_Input data_
▼

## src/design/ors_pkg.sv

```systemverilog
// Package with the map, field positions, reset values and timing counts
package ors_pkg;

   localparam logic [15:0] OFS_PROG_CTRL = 16'h001e;
   localparam logic [15:0] OFS_BOOT_CTRL = 16'h0020;
   localparam logic [15:0] OFS_OPTION    = 16'h002f;
   localparam logic [15:0] BOOT_ROM_LO   = 16'h1e00;
   localparam logic [15:0] BOOT_ROM_HI   = 16'h1fef;

   localparam int OPT_OSC_BIT     = 0;
   localparam int OPT_SEC_BIT     = 1;
   localparam int PRG_OPT_PWR_BIT = 2;
   localparam int BOOT_START_BIT  = 0;
   localparam int BOOT_VERIFY_BIT = 1;
   localparam int BOOT_ST_BUSY    = 0;
   localparam int BOOT_ST_VERIFY  = 1;
   localparam int BOOT_ST_MODE    = 2;

   localparam logic [7:0] OPT_LATCH_RST = 8'h00;
   localparam logic [7:0] OPT_CELL_RST  = 8'h00;
   localparam logic [7:0] UNDEF_DATA    = 8'hff;
   localparam logic [7:0] RDATA_RST     = 8'h00;

   localparam int CLK_PERIOD_NS  = 20;
   localparam int T_OPT_PGM_NS   = 4000;
   localparam int T_BYTE_PGM_NS  = 1000000;
   localparam logic [15:0] OPT_PGM_CYC =
      16'((T_OPT_PGM_NS + CLK_PERIOD_NS - 1) / CLK_PERIOD_NS);
   localparam int BYTE_PGM_CYC_DEF =
      (T_BYTE_PGM_NS + CLK_PERIOD_NS - 1) / CLK_PERIOD_NS;

   typedef enum logic [1:0] {
      ST_FILL0,
      ST_FILL1,
      ST_SAMPLE,
      ST_RUN
   } ors_rst_st_t;

   function automatic logic ors_in_boot_rom(input logic [15:0] a);
      ors_in_boot_rom = (a >= BOOT_ROM_LO) && (a <= BOOT_ROM_HI);
   endfunction : ors_in_boot_rom

endpackage : ors_pkg

```

## src/design/ors_tmr_if.sv

```systemverilog
// Interface between the main block and its programming-time counter
`timescale 1ns/1ns
interface ors_tmr_if;
   logic        run;
   logic [15:0] len;
   logic        done;
   modport ctl (output run, output len, input done);
   modport tmr (input run, input len, output done);
endinterface : ors_tmr_if

```

## src/design/ors_timer.sv

```systemverilog
// Programming-time counter: done after len-1 cycles of run
`timescale 1ns/1ns
module ors_timer
   import ors_pkg::*;
(
   input wire logic clk,
   input wire logic arst_n,
   ors_tmr_if.tmr   t
);

   typedef struct packed {
      logic [15:0] cnt;
      logic        done;
   } ors_tmr_st_t;

   ors_tmr_st_t s_ff;
   ors_tmr_st_t nxt_s;

   // Done rises early by one so the byte owner's power flag (arr_pgm_power) spans exactly len
   always_comb begin
      nxt_s = s_ff;
      if (!t.run) begin
         nxt_s.cnt  = 16'h0000;
         nxt_s.done = 1'b0;
      end else begin
         nxt_s.cnt = s_ff.cnt + 16'h0001;
         if (s_ff.cnt == t.len - 16'h0002) begin
            nxt_s.done = 1'b1;
         end
      end
   end

   always_ff @(posedge clk or negedge arst_n) begin
      if (!arst_n) begin
         s_ff <= '0;
      end else begin
         s_ff <= nxt_s;
      end
   end

   assign t.done = s_ff.done;

endmodule : ors_timer

```

## src/design/ors_top.sv

```systemverilog
// Option register, security gate, oscillator select and boot entry logic
`timescale 1ns/1ns
module ors_top
   import ors_pkg::*;
#(
   parameter int BYTE_PGM_CYC = BYTE_PGM_CYC_DEF
)
(
   input  wire logic        clk,
   input  wire logic        arst_n,
   input  wire logic [15:0] addr,
   input  wire logic [7:0]  wdata,
   input  wire logic        wr,
   input  wire logic        rd,
   output logic      [7:0]  rdata,
   input  wire logic        irq_vpp_at_test,
   input  wire logic        irq_vpp_present,
   input  wire logic        port_b1_capture,
   input  wire logic        arr_rd,
   input  wire logic [7:0]  arr_rdata_in,
   output logic      [7:0]  arr_rdata,
   output logic             arr_deny,
   input  wire logic        fetch_vld,
   input  wire logic [15:0] fetch_addr,
   output logic             boot_rom_sel,
   output logic             osc_pins_en,
   output logic             port_b23_en,
   output logic             opt_pgm_power,
   output logic             arr_pgm_power,
   output logic             boot_mode,
   output logic             cpu_run
);

   typedef struct packed {
      logic        irq_s1;
      logic        irq_s2;
      logic        pb1_s1;
      logic        pb1_s2;
      logic        vpp_s1;
      logic        vpp_s2;
      ors_rst_st_t st;
      logic        boot;
      logic        cpu_run;
      logic        osc_act;
      logic        sec_act;
      logic        osc_en;
      logic        pb_en;
      logic [7:0]  opt_latch;
      logic        option_program_power_bit;
      logic        byte_busy;
      logic        verify;
      logic [7:0]  rdata;
      logic [7:0]  arr_rdata;
      logic        arr_deny;
      logic        rom_sel;
   } ors_st_t;

   ors_st_t s_ff;
   ors_st_t nxt_s;
   // Cells are nonvolatile: the reset pin must leave them alone
   logic [7:0]  opt_cell_ff = OPT_CELL_RST;
   logic [7:0]  nxt_opt_cell;

   ors_tmr_if opt_t ();
   ors_tmr_if byte_t ();

   // Cells only see power while the pin really carries it
   assign opt_t.run  = s_ff.option_program_power_bit & s_ff.vpp_s2;
   assign opt_t.len  = OPT_PGM_CYC;
   assign byte_t.run = s_ff.byte_busy;
   assign byte_t.len = 16'(BYTE_PGM_CYC);

   ors_timer u_opt_tmr (
      .clk    (clk),
      .arst_n (arst_n),
      .t      (opt_t.tmr)
   );

   ors_timer u_byte_tmr (
      .clk    (clk),
      .arst_n (arst_n),
      .t      (byte_t.tmr)
   );

   always_comb begin
      logic [7:0] rv;
      logic       deny;
      rv    = 8'h00;
      deny  = 1'b0;
      nxt_s = s_ff;
      nxt_opt_cell = opt_cell_ff;
      nxt_s.irq_s1 = irq_vpp_at_test;
      nxt_s.irq_s2 = s_ff.irq_s1;
      nxt_s.pb1_s1 = port_b1_capture;
      nxt_s.pb1_s2 = s_ff.pb1_s1;
      nxt_s.vpp_s1 = irq_vpp_present;
      nxt_s.vpp_s2 = s_ff.vpp_s1;

      // Wait for the synchronisers to fill before trusting the straps
      case (s_ff.st)
         ST_FILL0: nxt_s.st = ST_FILL1;
         ST_FILL1: nxt_s.st = ST_SAMPLE;
         ST_SAMPLE: begin
            nxt_s.st      = ST_RUN;
            nxt_s.boot    = s_ff.irq_s2 & s_ff.pb1_s2;
            nxt_s.osc_act = opt_cell_ff[OPT_OSC_BIT];
            nxt_s.sec_act = opt_cell_ff[OPT_SEC_BIT];
            nxt_s.osc_en  = opt_cell_ff[OPT_OSC_BIT];
            nxt_s.pb_en   = ~opt_cell_ff[OPT_OSC_BIT];
            nxt_s.cpu_run = 1'b1;
         end
         ST_RUN: nxt_s.st = ST_RUN;
         default: nxt_s.st = ST_FILL0;
      endcase

      // Latch is frozen while power is on so the cells see stable data
      if (wr && addr == OFS_OPTION && !s_ff.option_program_power_bit) begin
         nxt_s.opt_latch = wdata;
      end
      if (wr && addr == OFS_PROG_CTRL) begin
         nxt_s.option_program_power_bit = wdata[PRG_OPT_PWR_BIT];
      end
      if (opt_t.done) begin
         nxt_opt_cell = s_ff.opt_latch;
      end

      // Single pass: after verify is set no byte program can start; a start in the same write as verify still runs
      if (byte_t.done) begin
         nxt_s.byte_busy = 1'b0;
      end
      if (wr && addr == OFS_BOOT_CTRL && s_ff.boot) begin
         if (wdata[BOOT_START_BIT] && !s_ff.verify
             && !s_ff.byte_busy) begin
            nxt_s.byte_busy = 1'b1;
         end
         if (wdata[BOOT_VERIFY_BIT] && !s_ff.byte_busy) begin
            nxt_s.verify = 1'b1;
         end
      end

      case (addr)
         OFS_OPTION:    rv[OPT_OSC_BIT] = s_ff.osc_act;
         OFS_PROG_CTRL: rv[PRG_OPT_PWR_BIT] = s_ff.option_program_power_bit;
         OFS_BOOT_CTRL: begin
            rv[BOOT_ST_BUSY]   = s_ff.byte_busy;
            rv[BOOT_ST_VERIFY] = s_ff.verify;
            rv[BOOT_ST_MODE]   = s_ff.boot;
         end
         default: rv = 8'h00;
      endcase
      nxt_s.rdata = rd ? rv : RDATA_RST;

      deny = arr_rd & s_ff.sec_act & s_ff.boot;
      nxt_s.arr_deny  = deny;
      nxt_s.arr_rdata = deny ? UNDEF_DATA : arr_rdata_in;
      nxt_s.rom_sel   = fetch_vld & s_ff.boot
                        & ors_in_boot_rom(fetch_addr);
   end

   always_ff @(posedge clk or negedge arst_n) begin
      if (!arst_n) begin
         s_ff           <= '0;
         s_ff.st        <= ST_FILL0;
         s_ff.pb_en     <= 1'b1;
         s_ff.opt_latch <= OPT_LATCH_RST;
         s_ff.rdata     <= RDATA_RST;
      end else begin
         s_ff <= nxt_s;
      end
   end

   always_ff @(posedge clk) begin
      opt_cell_ff <= nxt_opt_cell;
   end

   assign rdata         = s_ff.rdata;
   assign arr_rdata     = s_ff.arr_rdata;
   assign arr_deny      = s_ff.arr_deny;
   assign boot_rom_sel  = s_ff.rom_sel;
   assign osc_pins_en   = s_ff.osc_en;
   assign port_b23_en   = s_ff.pb_en;
   assign opt_pgm_power = s_ff.option_program_power_bit;
   assign arr_pgm_power = s_ff.byte_busy;
   assign boot_mode     = s_ff.boot;
   assign cpu_run       = s_ff.cpu_run;

   // Helper: length of the current array power pulse
   logic [31:0] pw_cnt_ff;
   always_ff @(posedge clk or negedge arst_n) begin
      if (!arst_n) begin
         pw_cnt_ff <= 32'h0;
      end else begin
         pw_cnt_ff <= s_ff.byte_busy ? pw_cnt_ff + 32'h1 : 32'h0;
      end
   end

   property p_sec_deny;
      @(posedge clk) disable iff (!arst_n)
      arr_rd && boot_mode && s_ff.sec_act
      |=> arr_deny && arr_rdata == UNDEF_DATA;
   endproperty
   a_sec_deny: assert property (p_sec_deny)
      else $error("secured array read not refused");

   property p_sec_pass;
      @(posedge clk) disable iff (!arst_n)
      arr_rd && !(boot_mode && s_ff.sec_act)
      |=> !arr_deny && arr_rdata == $past(arr_rdata_in);
   endproperty
   a_sec_pass: assert property (p_sec_pass)
      else $error("permitted array read altered");

   property p_osc_swap;
      @(posedge clk) disable iff (!arst_n)
      cpu_run |-> osc_pins_en != port_b23_en
                  && (!$past(cpu_run) || $stable(osc_pins_en));
   endproperty
   a_osc_swap: assert property (p_osc_swap)
      else $error("oscillator and port pins not exclusive");

   property p_opt_read;
      @(posedge clk) disable iff (!arst_n)
      rd && addr == OFS_OPTION
      |=> rdata[OPT_OSC_BIT] == osc_pins_en && !rdata[OPT_SEC_BIT];
   endproperty
   a_opt_read: assert property (p_opt_read)
      else $error("option register read wrong");

   property p_boot_entry;
      @(posedge clk) disable iff (!arst_n)
      $rose(cpu_run)
      |-> boot_mode == ($past(s_ff.irq_s2) && $past(s_ff.pb1_s2));
   endproperty
   a_boot_entry: assert property (p_boot_entry)
      else $error("boot entry strap mismatch");

   property p_rom_sel;
      @(posedge clk) disable iff (!arst_n)
      fetch_vld && boot_mode |=> boot_rom_sel
         == $past(ors_in_boot_rom(fetch_addr));
   endproperty
   a_rom_sel: assert property (p_rom_sel)
      else $error("boot ROM window select wrong");

   property p_byte_time;
      @(posedge clk) disable iff (!arst_n)
      $fell(arr_pgm_power) |-> pw_cnt_ff == 32'(BYTE_PGM_CYC);
   endproperty
   a_byte_time: assert property (p_byte_time)
      else $error("byte programming time wrong");

   property p_one_pass;
      @(posedge clk) disable iff (!arst_n)
      s_ff.verify && !arr_pgm_power |=> !arr_pgm_power;
   endproperty
   a_one_pass: assert property (p_one_pass)
      else $error("byte programmed after verify began");

   property p_opt_power;
      @(posedge clk) disable iff (!arst_n)
      wr && addr == OFS_PROG_CTRL
      |=> opt_pgm_power == $past(wdata[PRG_OPT_PWR_BIT]);
   endproperty
   a_opt_power: assert property (p_opt_power)
      else $error("option power bit not following write");

   property p_sample_first;
      @(posedge clk) disable iff (!arst_n)
      $rose(cpu_run) |-> $past(s_ff.st) == ST_SAMPLE
                         && osc_pins_en == $past(opt_cell_ff[OPT_OSC_BIT]);
   endproperty
   a_sample_first: assert property (p_sample_first)
      else $error("run released before option sampling");

   c_boot: cover property (@(posedge clk) disable iff (!arst_n)
      $rose(cpu_run) && boot_mode);
   c_deny: cover property (@(posedge clk) disable iff (!arst_n)
      arr_deny);
   c_opt_pgm: cover property (@(posedge clk) disable iff (!arst_n)
      opt_t.done);
   c_byte: cover property (@(posedge clk) disable iff (!arst_n)
      $fell(arr_pgm_power));

endmodule : ors_top

```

▲

Return each line from the entries above that includes "oscillator".

_Result_
// Option register, security gate, oscillator select and boot entry logic
      else $error("oscillator and port pins not exclusive");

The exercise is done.